Worse is the Catch-22 inherent in all rewards programs. None of the stuff is free, of course. Somebody has to pay for it, and do you think that somebody is the company’s shareholders, or could it possibly be their consumers?

Higher prices across the board pays for the freebies in rewards programs. Which means the free stuff you get you have already paid for. Call it the fly-buys tax.

Consumers are faced with the choice of participating and wasting hours of their time swiping the cards and selecting rewards and other administrivia, or not participating and just copping the higher prices.
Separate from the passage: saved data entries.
Background: an optimization exercise with open tools, aiming at small area, a short achievable clock period and few clock cycles per item. Do not read the settings as production practice. Function was checked by simulation only, so behaviour that the tests miss may differ from the original. Power figures rest on the tool's default switching activity, not on a simulated workload.

v13:
Design cmp_coder, start of the top module:
module cmp_coder (
    input  wire        clk,
    input  wire        rst,
    input  wire        start,
    input  wire        cfg_cfa,
    input  wire [1:0]  cfg_depth,
    input  wire [14:0] cfg_height,
    output wire        busy,
    input  wire        in_valid,
    input  wire [15:0] in_data,
    output wire        in_ready,
    output wire        out_valid,
    output wire [31:0] out_data,
    input  wire        out_ready,
    output wire        blk_valid,
    output wire [18:0] blk_len,
    output wire [7:0]  blk_chk,
    output wire        blk_raw,
    output wire        blk_last
);
For scale: about 7700 cells after synthesis, roughly 100 I/O pins, roughly 130000 µm² of cells after synthesis.
export LEC_CHECK = 0
export CAP_MARGIN = 20
export CORE_MARGIN = 2
export CORE_UTILIZATION = 65
export CTS_BUF_LIST = sky130_fd_sc_hd__clkbuf_16
export CTS_CLUSTER_DIAMETER = 80
export CTS_CLUSTER_SIZE = 20
export SLEW_MARGIN = 20
create_clock -name core_clock -period 11.0 [get_ports {clk}]
standard.sh (not shown) runs the stock make flow with config.mk's settings and CLKGATE_MAP_FILE= SYNTH_SCRIPT=/design/flow/synth_recipe.tcl, a recipe that flattens the netlist after the stock synthesis.
==> flow/flow/run.sh <==
#!/bin/bash
set -o pipefail
bash standard.sh SETUP_SLACK_MARGIN=7.45 finish > standard_flow.log 2>&1
Per the final summary, v13 finished and its layout is clean on timing, DRC and antenna.
Testbench counts of v13, summed over its fixed seeds: cycles 80,840, pixels 80,512.
Changes in v37 relative to v13:
--- a/flow/design.v
+++ b/flow/design.v
@@ -96,48 +96,53 @@
     wire        ab_ge = ~d_ab[16];
     wire        ca_lt = d_ca[16];
     wire        cb_lt = d_cb[16];
     wire [15:0] abc   = h_a + h_b - h_c;
     reg  [15:0] med;
     always @(*) begin
         if (!ca_lt && !cb_lt)    med = ab_ge ? h_b : h_a;
         else if (ca_lt && cb_lt) med = ab_ge ? h_a : h_b;
         else                     med = abc;
     end
-    wire [15:0] g_db = d_db[16] ? h_b - h_d : d_db[15:0];
-    wire [15:0] g_bc = cb_lt ? h_b - h_c : d_cb[15:0];
-    wire [15:0] g_ca = ca_lt ? h_a - h_c : d_ca[15:0];
+    wire [15:0] g_db = d_db[15:0] ^ {16{d_db[16]}};
+    wire [15:0] g_bc = d_cb[15:0] ^ {16{cb_lt}};
+    wire [15:0] g_ca = d_ca[15:0] ^ {16{ca_lt}};
     wire [15:0] pred = (y_lt_s && x_lt_s) ? half :
                        y_lt_s ? h_a :
                        x_lt_s ? h_b : med;
     wire last_x    = (x == 6'd63);
     wire last_line = (y == hm1);
     reg [15:0] pred2, raw2, gdb2, gbc2, gca2;
+    reg [2:0]  gs2;
     reg [1:0]  ph2;
     reg        be2, fe2, v2;
     always @(posedge clk) begin
         if (adv) begin
             pred2 <= pred;
             raw2  <= pix;
             gdb2  <= (y_lt_s || d_out) ? 16'd0 : g_db;
             gbc2  <= (y_lt_s || x_lt_s) ? 16'd0 : g_bc;
             gca2  <= (y_lt_s || x_lt_s) ? 16'd0 : g_ca;
+            gs2   <= {d_db[16] & ~(y_lt_s || d_out),
+                      cb_lt & ~(y_lt_s || x_lt_s),
+                      ca_lt & ~(y_lt_s || x_lt_s)};
             ph2   <= cfa ? {y[0], x[0]} : 2'b00;
             be2   <= last_x && ((y[4:0] == 5'd31) || last_line);
             fe2   <= last_x && last_line;
         end
         if (rst)
             v2 <= 1'b0;
         else if (adv)
             v2 <= inv_r;
     end
-    wire [17:0] grad = {2'b00, gdb2} + {2'b00, gbc2} + {2'b00, gca2};
+    wire [17:0] grad = {2'b00, gdb2} + {2'b00, gbc2} + {2'b00, gca2} +
+                       {17'd0, gs2[2]} + {17'd0, gs2[1]} + {17'd0, gs2[0]};
     wire [15:0] diff = (raw2 - pred2) & mask;
     wire        neg  = |(diff & half);
     wire [16:0] m    = neg ? {~diff & mask, 1'b1} : {diff, 1'b0};
     reg [15:0] gr3;            
     reg [16:0] m3;
     reg [1:0]  ph3;
     reg        be3, fe3, v3;
     always @(posedge clk) begin
         if (adv) begin
             gr3  <= grad[17:2];
## What came out
Per the comparison of v37 with v13, power per standard cell area fell 0.51%, design area lost about 0.8%, clock share of power went down by 0.2 points, clock period minus final worst setup slack went up by 0.14 ns. Number of distinct library cell variants in the gate-level netlist after synthesis: v37 higher than v13.
Testbench counts of v37, summed over its fixed seeds: cycles 80,840, pixels 80,512.

-- what the ideal ports hide --
The results above use ideal ports. As a check the final layouts listed here were re-extracted and re-timed, cells and wires unchanged.
Step 1 sets driving cells, clkbuf_16 on the clock port and buf_2 on the other inputs (assumed; they add their load-dependent delay and slew).
Step 2, shift: input delay + t, output delay - t, t = (earliest + latest rising clock arrival at the registers) / 2. This alone moves slack from input paths to output paths.
a / b / c = no drivers / after step 1 / after step 2; a / b = the first two.
run | shift t [ns] | setup slack, ns | worst setup path after step 2 | pins driven straight from the clock port
v13 | 0.966 | 7.379 / 7.331 / 6.631 | input to register | 1
v37 | 0.956 | 7.240 / 7.240 / 6.635 | input to register | 1
After both steps setup and hold are still met in every run listed. The setup slack of v13, which loses most, moves by -0.048 ns with the drivers and by -0.748 ns with both steps.
This design comes from an exercise in tuning for small area, a short achievable clock period and few clock cycles per item on the open sky130 flow, not from production work.
In this exercise RTL edits were held to simulation tests only and were not proved equivalent to the original.

Design kw_unwrap, start of the top module:
module kw_unwrap (
    input  wire         clk,
    input  wire         rst,
    input  wire         req_valid,
    output wire         req_ready,
    input  wire         req_kek,
    input  wire         req_long,
    input  wire [319:0] req_data,
    output wire         resp_valid,
    input  wire         resp_ready,
    output wire [255:0] resp_key,
    output wire         resp_ok
);
    localparam [63:0] IV = 64'hA6A6_A6A6_A6A6_A6A6;
    localparam [1:0] G_RUN   = 2'd0,
                     G_KEXP  = 2'd1,
                     G_KDONE = 2'd2;
    reg  [1:0]   gst;
    reg          ph;         
    reg  [3:0]   m;          
    reg          kph;        
    reg  [5:0]   kidx;       
    reg          k_rot;      
    reg          k_id;       
    reg  [7:0]   k_rcon;     
    reg  [255:0] kwin;       
    reg  [255:0] klast;      
    reg  [71:0]  ks;         
    reg  [127:0] sa;         
    reg  [287:0] sb;         
    reg          v_q, kek_q, long_q;
    reg          rdy;        
    reg  [63:0]  x1p, x2p, x3p, x4p, x1q, x2q, x3q, x4q;
    reg  [4:0]   tcp, tcq;       
    reg          lngp, lngq;
    reg          runp, runq;     
    reg          parkp, parkq;   
    reg          okcp, okcq;
    reg          old;        
    reg  [127:0] sbuf;
    reg          sok;
    reg          sv;         
    reg          spre;       
    reg  [255:0] out_key;
    reg          out_ok, out_pend, out_valid;
    reg          out_free;   
    wire [127:0] rk   = kwin[255:128];
    wire [127:0] rk14 = klast[127:0];
    wire         grun = (gst == G_RUN);
    wire         cb   = ~ph;                  
  ...
Size in the first run: ~9900 cells after synthesis, roughly 590 I/O pins.
==> flow/config.mk <==
export PLATFORM = sky130hd
export DESIGN_NAME = kw_unwrap
export DESIGN_NICKNAME = kw_unwrap
export VERILOG_FILES = /design/flow/design.v
export SDC_FILE = /design/flow/constraint.sdc
export NUM_CORES = 8
export LEC_CHECK = 0
export CAP_MARGIN = 40
export CELL_PAD_IN_SITES_DETAIL_PLACEMENT = 1
export CELL_PAD_IN_SITES_GLOBAL_PLACEMENT = 2
export CORE_MARGIN = 2
export CORE_UTILIZATION = 36
export CTS_CLUSTER_DIAMETER = 80
export CTS_CLUSTER_SIZE = 22
export PLACE_DENSITY = 0.56
export SLEW_MARGIN = 40
export SYNTH_HIERARCHICAL = 1
==> flow/constraint.sdc <==
create_clock -name core_clock -period 12.0 [get_ports {clk}]
set_input_delay 2.4000 -clock core_clock [delete_from_list [all_inputs] [get_ports {clk}]]
set_output_delay 2.4000 -clock core_clock [all_outputs]
set_load 0.01 [all_outputs]
standard.sh (not shown) runs the stock make flow with config.mk's settings and CLKGATE_MAP_FILE= SYNTH_SCRIPT=/design/flow/synth_recipe.tcl, a recipe that flattens the netlist after the stock synthesis.
==> flow/flow/run.sh <==
#!/bin/bash
set -euo pipefail
MARGIN=${MARGIN:-8}
bash standard.sh SETUP_SLACK_MARGIN=$MARGIN "BUFFER_PORTS_ARGS=-buffer_cell sky130_fd_sc_hd__buf_2" finish > make_finish.log 2>&1
Testbench counts at the start, summed over its fixed seeds: cycles 65,598, items 256.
There is no real option to opt out of the whole bargain.

But most of all, I hate the never-ending intrusion of shitty rewards schemes into my life experience. Even if I don’t want anything to with them, I am still asked at the checkout every time whether I have fly-buys. No, no, still no. I struggle to remain polite when asked this question. I have thought of having a T-shirt printed up that says "No Fly-Buys", but then I would just get even more incensed when the poor checkout person at the bottle-o has to ask me anyway because it's part of her script.

(Another aside - I love how Aussies call the liquor store the "bottle shop"! As if it's the bottles you're after, rather than their contents.)

From a design perspective, it would the easiest thing in the world to have these programs operate automatically and invisibly in the background. Just link it to your bank card and be done with it. But no, there have to be separate cards and separate apps for each program. Competing bloks of airline-grocery store-appliance retailer loyalty zaibatsu. Ad campaigns and celebrity endorsements. Their omnipresent carping is part of the point. It’s sales pressure by exhaustion, and normalization. Like you’re supposed to feel stupid if you aren’t participating.

Far from a fun little thing with your local coffee shop, rewards programs have become a primary mechanism for obscuring costs and extracting more and more value from consumers. Consider this: some airlines now make more money selling miles to credit card companies than they do selling flights directly to customers. Not even kidding.

Oren Cass, who I usually really don’t agree with, pointed this out in a brilliant NYTimes Essay “The Finance Industry is a Grift. Let’s Start Treating It That Way.” In his analysis, airline miles are just one incidence of a global financialization of the economy, in which parasitic finance stretches its tendrils into every aspect of life, extracting a percentage on everything and hijiking real investment into casino ventures while adding nothing of value. The miles are not a small fun ancillary part of an airline’s business – they have become the main game. “When did the financial sector stop fueling the real economy and start consuming it?” asks Cass.

The airline miles, the fly-buys points… these are not rewards at all, they are a fractional rebate on a tax you’ve been paying all along, on everything. Wouldn’t it just be better to repeal the tax?

Corey Doctorow famously describes the tendency of tech platforms to decay in quality over time as “enshittification”. It results from the imperative of tech companies to monetize our attention – replacing a greater and greater share of that attention with addictive and/or marketing content, rather than what brought us there in the first place.

I’m tempted to say rewards programs have been enshittified, but the truth is they were shitty to begin with. Instead of monetizing attention, somehow Coles and Woolies have managed to monetize everyday annoyance, and make us grateful for the privilege of experiencing higher prices and increased life admin all at once!

To balance the scales, I have offered Coles and Woolies both the opportunity to participate in the Trash Bag Roulette loyalty scheme. Simply give me 5% off every grocery bill for my next ten shops, and in turn I will refrain from putting any more bubble gum in the coin slots of their checkout machines.

Neither company has responded as of my print deadline.